Pitino didn't do anything illegal, but let's not pretend college coaches haven't been fired for perfectly legal bad behavior that brought undue embarrassment to their respective universities. (Mike Price, Pokey Chatman, Larry Eustachy, please stand up.)
As a representative of a university and a well-paid basketball coach, Pitino shoulders a different responsibility. It doesn't matter that Pitino was truthful with Louisville officials about his get-down with Sypher. What matters is that Louisville's most high-profile employee, the face of the university, had a responsibility to conduct himself a certain way, and instead Pitino behaved badly.
In a restaurant? On a table? With an assistant coach listening nearby?
The word "professor" may not appear before Pitino's first name, but he is an educator. Young men come to play basketball for him at Louisville so they can be better players, but also so they can be better people. Pitino sells himself just as much as the university. And athletes often look at their head coach like a parent, not just someone who can teach help defense.
How can parents trust Pitino to guide their son correctly after reading he had sex with a woman he barely knew? How can they not question Pitino's morals, ethics, values and common sense? How can Pitino discipline his players and expect them to exhibit self-control when he's had so much trouble in that area?
This saga likely has devastated Pitino's family, and it has undermined his credibility as a leader. If I were recruiting against Pitino, one of the first things I'd say to a parent or a recruit is, "Are you sure you want to play for that guy?"
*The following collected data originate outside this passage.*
--- src/design/rlgp_pkg.sv ---
`timescale 1ns / 1ps
// Shared types and constants for the run-length gcd padding block.
// Depends on nothing; used by rlgp_gcd and run_length_gcd_padding.
package rlgp_pkg;

    localparam int COEF_W     = 64;
    localparam int LEN_W      = 13;
    localparam int MAX_COEFFS = 4096;
    localparam int LEN_CAP    = (MAX_COEFFS < 8191) ? MAX_COEFFS : 8191;
    localparam int SHIFT_W    = $clog2(LEN_W);

    typedef struct packed {
        logic             go;
        logic [LEN_W-1:0] a;
        logic [LEN_W-1:0] b;
    } gcd_req_t;

    typedef struct packed {
        logic             done;
        logic [LEN_W-1:0] value;
    } gcd_rsp_t;

endpackage

--- src/design/run_length_gcd_padding.sv ---
`timescale 1ns / 1ps
// Padding width of a lookup-table polynomial: gcd of the lengths of equal-coefficient runs.
// An item that neither ends a run nor is last keeps busy high through the update and check
// states. Each gcd (at a run end, and again on the last item) runs on the shared binary
// gcd unit, which does one compare, subtract or halving step at a time.
// The width appears on pad_width with done high for one cycle. Reset clears the control
// state, not the held coefficient, last flag or width. Depends on rlgp_pkg and rlgp_gcd.
module run_length_gcd_padding
    import rlgp_pkg::*;
(
    input  logic              clk,
    input  logic              rst_n,
    input  logic              start,
    output logic              busy,
    input  logic [COEF_W-1:0] coefficient,
    input  logic              is_last,
    output logic              done,
    output logic [LEN_W-1:0]  pad_width
);

    typedef enum logic [4:0] {
        ST_IDLE      = 5'b00001,
        ST_UPDATE    = 5'b00010,
        ST_RUN_WAIT  = 5'b00100,
        ST_CHECK     = 5'b01000,
        ST_LAST_WAIT = 5'b10000
    } state_t;

    state_t            state_reg, state_next;
    logic [COEF_W-1:0] coef_reg, coef_next;
    logic              last_reg, last_next;
    logic [COEF_W-1:0] prev_reg, prev_next;
    logic [LEN_W-1:0]  len_reg, len_next;
    logic [LEN_W-1:0]  div_reg, div_next;
    logic              have_reg, have_next;
    logic              done_reg, done_next;
    logic [LEN_W-1:0]  width_reg, width_next;
    gcd_req_t          gcd_req;
    gcd_rsp_t          gcd_rsp;

    rlgp_gcd u_gcd (
        .clk   (clk),
        .rst_n (rst_n),
        .req   (gcd_req),
        .rsp   (gcd_rsp)
    );

    always_comb
    begin
        state_next = state_reg;
        coef_next  = coef_reg;
        last_next  = last_reg;
        prev_next  = prev_reg;
        len_next   = len_reg;
        div_next   = div_reg;
        have_next  = have_reg;
        done_next  = 1'b0;
        width_next = width_reg;
        gcd_req.go = 1'b0;
        gcd_req.a  = div_reg;
        gcd_req.b  = len_reg;
        unique case (state_reg)
            ST_IDLE:
            begin
                if (start)
                begin
                    coef_next  = coefficient;
                    last_next  = is_last;
                    state_next = ST_UPDATE;
                end
            end
            ST_UPDATE:
            begin
                if (!have_reg)
                begin
                    have_next  = 1'b1;
                    prev_next  = coef_reg;
                    len_next   = LEN_W'(1);
                    state_next = ST_CHECK;
                end
                else if (coef_reg == prev_reg)
                begin
                    // Run lengths saturate at the cap.
                    if (len_reg < LEN_W'(LEN_CAP))
                    begin
                        len_next = len_reg + LEN_W'(1);
                    end
                    state_next = ST_CHECK;
                end
                else
                begin
                    gcd_req.go = 1'b1;
                    state_next = ST_RUN_WAIT;
                end
            end
            ST_RUN_WAIT:
            begin
                if (gcd_rsp.done)
                begin
                    div_next   = gcd_rsp.value;
                    prev_next  = coef_reg;
                    len_next   = LEN_W'(1);
                    state_next = ST_CHECK;
                end
            end
            ST_CHECK:
            begin
                if (last_reg)
                begin
                    gcd_req.go = 1'b1;
                    state_next = ST_LAST_WAIT;
                end
                else
                begin
                    state_next = ST_IDLE;
                end
            end
            ST_LAST_WAIT:
            begin
                if (gcd_rsp.done)
                begin
                    width_next = gcd_rsp.value;
                    done_next  = 1'b1;
                    prev_next  = '0;
                    len_next   = '0;
                    div_next   = '0;
                    have_next  = 1'b0;
                    state_next = ST_IDLE;
                end
            end
            default:
            begin
                state_next = ST_IDLE;
            end
        endcase
    end

    always_ff @(posedge clk or negedge rst_n)
    begin
        if (!rst_n)
        begin
            state_reg <= ST_IDLE;
            prev_reg  <= '0;
            len_reg   <= '0;
            div_reg   <= '0;
            have_reg  <= 1'b0;
            done_reg  <= 1'b0;
        end
        else
        begin
            state_reg <= state_next;
            prev_reg  <= prev_next;
            len_reg   <= len_next;
            div_reg   <= div_next;
            have_reg  <= have_next;
            done_reg  <= done_next;
        end
    end

    always_ff @(posedge clk)
    begin
        coef_reg  <= coef_next;
        last_reg  <= last_next;
        width_reg <= width_next;
    end

    assign busy      = (state_reg != ST_IDLE);
    assign done      = done_reg;
    assign pad_width = width_reg;

    // A width is only ever produced by the final gcd of a polynomial.
    a_done_from_last: assert property (@(posedge clk) disable iff (!rst_n)
        done |-> $past(state_reg == ST_LAST_WAIT))
        else $error("done without a final gcd");

    // Every polynomial has at least one run, so the width is never zero.
    a_width_nonzero: assert property (@(posedge clk) disable iff (!rst_n)
        done |-> (pad_width != '0))
        else $error("zero padding width");

    // The run length never passes the cap and is nonzero once a coefficient is held.
    a_len_range: assert property (@(posedge clk) disable iff (!rst_n)
        (len_reg <= LEN_W'(LEN_CAP)) && (!have_reg || (len_reg != '0)))
        else $error("run length out of range");

    // An accepted item makes the block busy on the next cycle.
    a_accept_busy: assert property (@(posedge clk) disable iff (!rst_n)
        (start && !busy) |=> busy)
        else $error("item accepted but block not busy");

endmodule

--- src/design/rlgp_gcd.sv ---
`timescale 1ns / 1ps
// Iterative binary gcd over run lengths: one compare, subtract or shift per cycle.
// Depends on rlgp_pkg.
module rlgp_gcd
    import rlgp_pkg::*;
(
    input  logic     clk,
    input  logic     rst_n,
    input  gcd_req_t req,
    output gcd_rsp_t rsp
);

    typedef enum logic [1:0] {
        G_IDLE = 2'b01,
        G_RUN  = 2'b10
    } gcd_state_t;

    gcd_state_t         state_reg, state_next;
    logic [LEN_W-1:0]   a_reg, a_next;
    logic [LEN_W-1:0]   b_reg, b_next;
    logic [SHIFT_W-1:0] k_reg, k_next;
    logic               done_reg, done_next;
    logic [LEN_W-1:0]   value_reg, value_next;

    always_comb
    begin
        state_next = state_reg;
        a_next     = a_reg;
        b_next     = b_reg;
        k_next     = k_reg;
        done_next  = 1'b0;
        value_next = value_reg;
        unique case (state_reg)
            G_IDLE:
            begin
                if (req.go)
                begin
                    a_next     = req.a;
                    b_next     = req.b;
                    k_next     = '0;
                    state_next = G_RUN;
                end
            end
            G_RUN:
            begin
                // gcd(0, x) = x; the common factor of two is restored at the end.
                priority if (a_reg == '0)
                begin
                    value_next = LEN_W'(b_reg << k_reg);
                    done_next  = 1'b1;
                    state_next = G_IDLE;
                end
                else if (b_reg == '0)
                begin
                    value_next = LEN_W'(a_reg << k_reg);
                    done_next  = 1'b1;
                    state_next = G_IDLE;
                end
                else if (!a_reg[0] && !b_reg[0])
                begin
                    a_next = a_reg >> 1;
                    b_next = b_reg >> 1;
                    k_next = k_reg + SHIFT_W'(1);
                end
                else if (!a_reg[0])
                begin
                    a_next = a_reg >> 1;
                end
                else if (!b_reg[0])
                begin
                    b_next = b_reg >> 1;
                end
                else if (a_reg >= b_reg)
                begin
                    a_next = a_reg - b_reg;
                end
                else
                begin
                    b_next = b_reg - a_reg;
                end
            end
            default:
            begin
                state_next = G_IDLE;
            end
        endcase
    end

    always_ff @(posedge clk or negedge rst_n)
    begin
        if (!rst_n)
        begin
            state_reg <= G_IDLE;
            done_reg  <= 1'b0;
        end
        else
        begin
            state_reg <= state_next;
            done_reg  <= done_next;
        end
    end

    always_ff @(posedge clk)
    begin
        a_reg     <= a_next;
        b_reg     <= b_next;
        k_reg     <= k_next;
        value_reg <= value_next;
    end

    assign rsp.done  = done_reg;
    assign rsp.value = value_reg;

endmodule

--- config.mk ---
export PLATFORM = sky130hd
export DESIGN_NAME = run_length_gcd_padding
export DESIGN_NICKNAME = d
export VERILOG_FILES = /design/src/design/rlgp_pkg.sv /design/src/design/run_length_gcd_padding.sv /design/src/design/rlgp_gcd.sv
export SDC_FILE = /design/constraint.sdc
export NUM_CORES = 1
export LEC_CHECK = 0
export BUFFER_PORTS_ARGS = -buffer_cell sky130_fd_sc_hd__buf_2
export CORE_MARGIN = 1.5
export CORE_UTILIZATION = 46
export CTS_CLUSTER_SIZE = 28
export DETAILED_ROUTE_END_ITERATION = 6
export SYNTH_ARGS = -nofsm -noshare
export SYNTH_HDL_FRONTEND = slang
export SYNTH_SLANG_ARGS = --single-unit
--- constraint.sdc ---
create_clock -name clk -period 4.52 [get_ports clk]
set_input_delay 0.452 -clock clk [delete_from_list [all_inputs] [get_ports clk]]
set_output_delay 0.452 -clock clk [all_outputs]
set_load 0.01 [all_outputs]
==> key figures <==
Layout
  – Share of cells above drive strength 1: 14.8%
  – Fillers: 2193
  – Utilization after layout: 52.4%
  – Final net count: 1224
  – Syn-to-layout area delta: 12.8%

Synthesis
  – Synth top area share: 32.3%
  – EDFF count, synth: 121
  – Area leader, netlist: edfxtp_1
  – Synth Register Bits: 221
  – Dominant synthesized flop cell: edfxtp_1
  – Seq/Total Area, Yosys: 54.6%
  – Yosys Warn Count: 0
  – Count of different cell masters after synthesis: 70
  – Mean post-synth cell area: 10.6 um^2
  – Mapped Nets: 1159
  – FFs w/ async S/R, synth: 45.2%
  – Top post-synthesis cells by area: edfxtp_1 (32%), dfrtp_1 (22%), nand2_1 (6.5%), xnor2_1 (6.0%), o21ai_0 (4.4%)
  – Synth Cell Area: 11200 um^2
  – Most frequent cells after synthesis: nand2_1 (196), edfxtp_1 (121), dfrtp_1 (98), o21ai_0 (98), xnor2_1 (77)
  – Top-count cell post-synth: nand2_1
  – Post-Synthesis Cells: 1059

Setup path
  – Startpoint types: register
  – CP required: 4.75 ns
  – Crit end category: register
  – R2R Setup Slk: 1.27 ns
  – CP max FO: 16
  – Worst R2R Start: u_gcd.b_reg[10]$_DFFE_PP_
  – FF-to-FF path depth: 10
  – Worst setup path class: register to register
  – Timing startpoint of the critical path: u_gcd.b_reg[10]$_DFFE_PP_
  – Worst R2R End: u_gcd.a_reg[10]$_DFFE_PP_
  – CP arrival: 3.47 ns

Min path
  – Worst hold path type: input port to register
  – Hold path cells: 1
  – Hold Crit Endpoint: coef_reg[17]$_DFFE_PP_
  – HP Start: coefficient[17]

Place
  – IO buf count: 82
  – Placer Congestion: 0.876
  – Post-DP HPWL: 18400 um

Die
  – Die H: 159 um
  – I/O pin cnt: 83
  – Die X: 159 um
  – Row count: 57
  – Die Footprint: 25400 um^2
  – Initial Util: 46.5%
  – Core area: 24200 um^2

Detailed routing
  – Routed vias: 7860
  – DR iter-0 viols: 574
  – Drc violations: 0
  – Wire per inst: 17.7 um
  – Vias per inst: 5.35
  – Post-Route WL: 26000 um
  – DRT Pass-1 Iters: 5
  – ANT nets after route: 0

Clocking
  – CTS Buf Count: 25
  – Post-CTS setup repair buffer count: 0
  – Post-cts resize count: 0
  – Clock latency on the worst-skew pair: 0.53 ns
  – Cts hold-fix bufs: 1
  – CTS Buffer Depth: 3
  – CTS tree: done
  – H-Tree Level Count: 1
  – CTS Root Cell: clkbuf_16
  – Sink Count: 221
  – Clk pin slew, worst setup/hold paths: 0.06 ns

Power
  – P_leak: 5.34 nW
  – P per Cell Area: 667 nW/um^2
  – VDD IR max: 0.386 mV

Global route
  – Initial antenna violation count: 1
  – Largest net degree at the start of global routing: 67
  – Total track usage: 20.8%
  – Vias in the first global route: 7736
  – Grt ovf: 0
  – First-pass GRT wire length: 41900 um

STA
  – Slew at the pin closest to its max-slew limit: 0.997 ns
  – Final Hold Viols: 0
  – Final setup fails: 0
  – Post-route clock skew: 0.0148 ns
  – Final Critical Period: 3.25 ns
  – Fin. max-slew vios: 0
  – Unrepaired setup endpoints after global routing: false
  – Fin Setup TNS: 0 ns
  – Final period util: 71.8%
  – Max Fclk: 0.308 GHz
  – Slew headroom: 33.3%

Job
  – Max Cap Viol: 0

Status
  – Status: finished, final reports clean
routing by layer:
metal	GRT usage, %	part of all wire [%]	vias up
li1	-	-	3882
met1	28.7	46	3718
met2	33.7	46	200
met3	2.63	3.9	60
met4	8.10	3.9	0
met5	0	0	-
worst max-delay path: stages (launching register included):
cell and delay (ns):
edfxtp_1 0.47, inv_1 0.08, ha_1 0.60, and3_1 0.33, nand2_1 0.12, o21ai_0 0.19
a21o_1 0.19, a31o_2 0.17, o21ai_0 0.09, a21oi_1 0.44, buf_4 0.27
placed cells by master (no fill, tap or decap), types with 14 or more instances in the layout:
cell and instances:
nand2_1 195, edfxtp_1 121, o21ai_0 98, dfrtp_1 98
buf_2 81, xnor2_1 77, inv_1 41, nor2_1 39
a21oi_1 31, ha_1 29, mux2i_1 25, clkbuf_16 25
nand4_1 23, a21o_1 18, nand3_1 15, buf_4 14
how the worst max path moves through the flow:
stage / to / cells after the start
after floorplan: coef_reg[0]$_DFFE_PP_ / 3
after global placement: u_gcd.a_reg[10]$_DFFE_PP_ / 9
after detailed placement: u_gcd.a_reg[8]$_DFFE_PP_ / 10
after CTS: u_gcd.a_reg[11]$_DFFE_PP_ / 10
after global routing: u_gcd.a_reg[12]$_DFFE_PP_ / 10
final: u_gcd.a_reg[10]$_DFFE_PP_ / 10
through the flow:
stage	hold slack, ns	setup slack, ns	total power [mW]	cell area, um^2	std cells
after detailed placement	0.434	1.31	6.56	11900	1420
after CTS	0.0761	1.29	8.49	12700	1467
final	0.0938	1.27	8.45	12700	1468
after floorplan	0.156	0.368	5.74	11200	1059
after global routing	0.0777	1.05	9.00	12700	1468
after global placement	0.436	1.34	6.55	11900	1420
kinds of logic (layout without fill, tap and decap cells):
kind of cell | Yosys count | in the layout | share of synthesized area [%]
and+or+nand+nor | 363 | 363 | 15.3
AOI/OAI and AO/OA | 227 | 227 | 13.0
DFF | 221 | 221 | 54.6
buffers and inverters | 100 | 184 | 3.98
xor gates and xnor gates | 85 | 85 | 6.63
adders and majority gates | 32 | 32 | 3.70
muxes | 31 | 31 | 2.83
other | 0 | 1 | 0
power by group:
| group | switching [mW] | internal [mW] |
|---|---|---|
| combinational | 1.87 | 1.31 |
| sequential | 0.538 | 2.83 |
| clock | 0.798 | 1.10 |
| total | 3.21 | 5.24 |
final cells by class:
cell class | instances | area [um^2] | area share (%)
Antenna cell | 1 | 2.50 | 0.0197
Clock buffer | 35 | 673 | 5.31
Clock inverter | 11 | 87.6 | 0.691
Inverter | 41 | 154 | 1.21
Multi-Input combinational cell | 738 | 4670 | 36.9
Sequential cell | 221 | 6140 | 48.4
Tap cell | 324 | 405 | 3.20
Timing Repair Buffer | 97 | 541 | 4.27
Power figures use the tool's default switching activity.
`config.mk`:
```
export PLATFORM = sky130hd
export DESIGN_NAME = meter_data_message_receiver_unit
export DESIGN_NICKNAME = d
export VERILOG_FILES = /design/src/design/mdmr_pkg.sv /design/src/design/mdmr_frame.sv /design/src/design/mdmr_parser.sv /design/src/design/meter_data_message_receiver_unit.sv
export SDC_FILE = /design/constraint.sdc
export NUM_CORES = 1
export LEC_CHECK = 0
export ABC_AREA = 1
export CORE_UTILIZATION = 58
export CTS_BUF_LIST = sky130_fd_sc_hd__clkbuf_16
export DETAILED_ROUTE_END_ITERATION = 12
export DONT_BUFFER_PORTS = 1
export PLACE_DENSITY = 0.72
export REMOVE_ABC_BUFFERS = 1
export SYNTH_ARGS = -nofsm -noshare
export SYNTH_HDL_FRONTEND = slang
export SYNTH_HIERARCHICAL = 1
export SYNTH_SLANG_ARGS = --single-unit
```
`constraint.sdc`:
```
create_clock -name i_clk -period 6.75 [get_ports i_clk]
set_input_delay 0.3375 -clock i_clk [delete_from_list [all_inputs] [get_ports i_clk]]
set_output_delay 0.3375 -clock i_clk [all_outputs]
set_load 0.03 [all_outputs]
```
I realize that men who are more powerful than Pitino have gotten caught up chasing women, from the president of the United States to the governor of South Carolina to Kobe Bryant. But when part of your job is setting the example for others, you're rightly held to a higher standard.
The sad truth is, Louisville won't do a thing. Neither athletic director Tom Jurich nor university president Dr. James Ramsey has the guts to execute the morals clause in Pitino's contract, which states his job can be terminated for "acts of moral depravity" or for "disparaging media publicity of a material nature that damages the good name and reputation of employer or university, if such publicity is caused by employee's willful misconduct that could objectively be anticipated to bring employee into public disrepute or scandal."
Pitino's five Final Fours and national championship ring are all the currency he needs to get out of this mess. If he were a .500 coach with no titles or just another university employee, he'd be gone already.
In fact, Pitino arguably faced more criticism in March -- after Louisville's loss to Michigan State in the NCAA tournament regional finals -- than he is facing now. That's because sports fans and college administrators are worse enablers than any hanger-on, mooching family member or gold-digging girlfriend. In sports, decency takes a backseat to victories and banners.
And then we all sit around and wonder why sports figures just don't get it.